=== Problem description ===
Look through the data below and return each line where "flow" appears.

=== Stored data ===

This design comes from an exercise in tuning for small area, a short achievable clock period and few clock cycles per item on the open sky130 flow, not from production work.
Power and IR drop assume default switching activity.

## the reference run
// bellmanFordTop
module bellmanFordTop (
    input  logic                          clock,
    input  logic                          reset,
    input  logic                          start,
    input  bellmanFordPkg::nodeId_t       source,
    input  bellmanFordPkg::nodeId_t       destination,
    input  bellmanFordPkg::nodeId_t       nodeCount,
    output logic                          graphReadEnable,
    output bellmanFordPkg::graphAddress_t graphAddress,
    input  bellmanFordPkg::graphLine_t    graphData,
    output logic                          outWriteEnable,
    output bellmanFordPkg::graphAddress_t outAddress,
    output bellmanFordPkg::distance_t     outData,
    output logic                          busy,
    output logic                          finish,
    output logic                          negCycle
);
    localparam int NN = 31;
    localparam int DW = 13;
    localparam logic signed [DW-1:0] UNREACHED = 13'sd4095;
    typedef enum logic [2:0] {S_IDLE, S_RUN, S_PD, S_PN, S_PE, S_FIN} state_t;
    typedef enum logic [2:0] {F_WAIT, F_IDXW, F_IDX, F_ADJW, F_FIRST, F_LINE, F_GAP} fetch_t;
    typedef enum logic [1:0] {R_CONT, R_ADJY, R_IDX} req_t;
    state_t st;
    fetch_t fst;
    logic [4:0] srcR, dstR;
    logic [5:0] passCnt, passLimit;
    logic [1:0] bT;
    logic [5:0] procCnt;
    logic       phase2;
    logic [2:0] quiet;
    logic [1:0] raiseWait;
    localparam logic [5:0] PHASE1_NODES = 6'd60;
    logic [DW-1:0] distT [1:NN];
    logic [4:0]    predT [1:NN];
    logic [NN:1]   dirty;
    logic                 aValid, duRd;
    logic [4:0]           pAddr;
    logic signed [7:0]    aW;
    logic                 bValid, bInit;
    logic [4:0]           bNode;
    logic signed [DW-1:0] bCand, bTD;
    logic                 cValid, cInit, cSupp;
    logic [4:0]           cNode, cProc;
    logic signed [DW-1:0] cCand;
    logic signed [DW-1:0] du;
    logic [4:0]           procNode, selNode;
    logic                 selPend;
    logic [5:0]           pos;
    logic [4:0]           yNode, procNext;
  ...
clock: 8.0 ns
lec_check: 0
abc_area: 1
cap_margin: 20
core_margin: 2
core_utilization: 40
cts_cluster_diameter: 90
cts_cluster_size: 20
setup_slack_margin: 5.0
slew_margin: 20
tns_end_percent: 100
run.sh (not shown) runs the stock make flow with config.mk's settings and CLKGATE_MAP_FILE= SYNTH_SCRIPT=/design/flow/synth_recipe.tcl, a recipe that flattens the netlist after the stock synthesis.
Relative to the reference run, the following input files were edited for the trial run:
--- a/flow/design.v
+++ b/flow/design.v
@@ -58,19 +58,18 @@
     logic                 yPend, yPair, curIsX, issueY, switchY;
     logic [12:0]          addrY;
     logic signed [DW-1:0] du2;
     logic                 du2Rd;
     logic [2:0] slot;
     logic [7:0] rem;
     logic       reqPend;
     req_t       reqKind;
     logic [5:0] outCnt;
-    logic       waitPrev;
     logic [DW-1:0] outWord;
     assign outData = {{(16-DW){outWord[DW-1]}}, outWord};
     logic signed [DW-1:0] pDist;
     logic [4:0]           pPred;
     assign pDist    = distT[pAddr];
     assign pPred    = predT[pAddr];
     logic improve, negDetect, fwdB, fwdC;
     logic [NN:1] cSel;
     always_comb
@@ -169,19 +168,19 @@
                     if (lFirst <= 8'd2)
                     begin
                         if (curIsX && yPair)
                             issueAdjY = 1'b1;
                         else if (canIdx)
                             issueIdx = 1'b1;
                     end
                 F_WAIT:
                     if (canIdx) issueIdx = 1'b1;
-                    else if (!anyD && !aValid && !bValid && !cValid && waitPrev) doneNow = 1'b1;
+                    else if (!anyD && !aValid && !bValid && !cValid) doneNow = 1'b1;
                 default: ;
             endcase
             if (!phase2 && !selAny && selDirty && raiseWait == 2'd0)
                 raiseT = 1'b1;
         end
         negPass = issueIdx && selWrap && phase2 && (passCnt == passLimit);
     end
     logic issueNode;
     assign issueNode = issueIdx && !negPass;
@@ -227,19 +226,19 @@
     logic       startNow;
     assign startNow = st == S_IDLE && start;
     always_comb
     begin
         pAddrNext = slotNode;
         if (st == S_RUN && fst == F_IDX)
             pAddrNext = yNode;
         if (st == S_RUN && fst == F_ADJW)
             pAddrNext = selNode;
-        if ((st == S_RUN && fst == F_WAIT) || st == S_PD)
+        if (doneNow || st == S_PD)
             pAddrNext = dstR;
         if (st == S_PN)
             pAddrNext = pPred;
     end
     always_ff @(posedge clock)
     begin
         pAddr <= pAddrNext;
         aW <= slotW;
         bNode <= startNow ? source[4:0] : pAddr;
@@ -335,19 +334,18 @@
                         yPend <= 1'b0;
                         yPair <= 1'b0;
                         pos <= {1'b0, source[4:0]} + 6'd1;
                         graphReadEnable <= 1'b1;
                         graphAddress <= bellmanFordPkg::graphAddress_t'(source[4:0]);
                         reqPend <= 1'b0;
                         fst <= F_IDXW;
                         st <= S_RUN;
                         busy <= 1'b1;
-                        waitPrev <= 1'b0;
                     end
                 end
                 S_RUN:
                 begin
                     if (issueNode)
                     begin
                         graphReadEnable <= 1'b1;
                         graphAddress <= bellmanFordPkg::graphAddress_t'(selR);
                         selNode <= selR;
@@ -483,32 +481,21 @@
                                 else if (issueIdx)
                                     fst <= F_IDXW;
                                 else
                                     fst <= F_WAIT;
                             end
                         end
                         default:
                             fst <= F_WAIT;
                     endcase
-                    waitPrev <= fst == F_WAIT;
                     if (doneNow)
                     begin
-                        outWriteEnable <= 1'b1;
-                        outCnt <= 6'd0;
-                        outAddress <= '0;
-                        outWord <= (pDist == UNREACHED) ? '1 : pDist;
-                        if (pDist != UNREACHED)
-                            st <= S_PN;
-                        else
-                        begin
-                            finish <= 1'b1;
-                            st <= S_FIN;
-                        end
+                        st <= S_PD;
                     end
                     if (negDetect || negPass)
                     begin
                         negCycle <= 1'b1;
                         finish <= 1'b1;
                         graphReadEnable <= 1'b0;
                         aValid <= 1'b0;
                         bValid <= 1'b0;
                         cValid <= 1'b0;
==> results.txt <==
- NOTE detailed route wirelength on metal2 the reference run->the trial run increased by a few percent
- Diff the reference run -> the trial run: final critical-path required period saw a decrease; source-to-sink clock delay at the later pin of the worst-skew pair level; multiplexer fraction of the synthesized cell area essentially unchanged.
- Of the trial run and the reference run, it is the trial run that has the higher number of fillers in the final layout.
- Sequential share of layout area: the trial run lower than the reference run
- Compared with the reference run, the trial run shows number of clock-tree buffers in the layout lower by 1.
- Taking the reference run as the reference, in the trial run combinational fraction of design power went up; sequential power did not really move; number of cells produced by synthesis went up; final RePlAce weighted congestion went up.
Function was not checked in any run of this note: the RTL went through the layout flow alone.

[re-timing with driven ports]
The flow's constraints put no driver on any port. The routed layouts listed below were extracted and timed again, unchanged, in two steps. Step 1 (the two cells are an assumption about what drives the block):
set clk [get_ports {clock}]
set_driving_cell -lib_cell sky130_fd_sc_hd__clkbuf_16 $clk
set_driving_cell -lib_cell sky130_fd_sc_hd__buf_2 [delete_from_list [all_inputs] $clk]
Step 2, shift: input delay + t, output delay - t, t = (earliest + latest rising clock arrival at the registers) / 2. This alone moves slack from input paths to output paths. Three values: no drivers, after step 1, after step 2; two values: the first two.
run | shift t [ns] | setup WS [ns] | hold WS [ns] | pins driven straight from the clock port
the reference run | 0.720 | 4.905 / 4.905 / 4.311 | 0.342 / 0.342 / 0.342 | 1
the trial run | 0.731 | 4.965 / 4.965 / 4.396 | 0.327 / 0.327 / 0.327 | 1
After both steps setup and hold are still met in every run listed. For the reference run, which loses most, drivers alone change the setup slack by 0.000 ns; drivers and shift together by -0.594 ns.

=== Result of this exercise ===
This design comes from an exercise in tuning for small area, a short achievable clock period and few clock cycles per item on the open sky130 flow, not from production work.
run.sh (not shown) runs the stock make flow with config.mk's settings and CLKGATE_MAP_FILE= SYNTH_SCRIPT=/design/flow/synth_recipe.tcl, a recipe that flattens the netlist after the stock synthesis.
--- a/flow/design.v
+++ b/flow/design.v
Function was not checked in any run of this note: the RTL went through the layout flow alone.
The flow's constraints put no driver on any port. The routed layouts listed below were extracted and timed again, unchanged, in two steps. Step 1 (the two cells are an assumption about what drives the block):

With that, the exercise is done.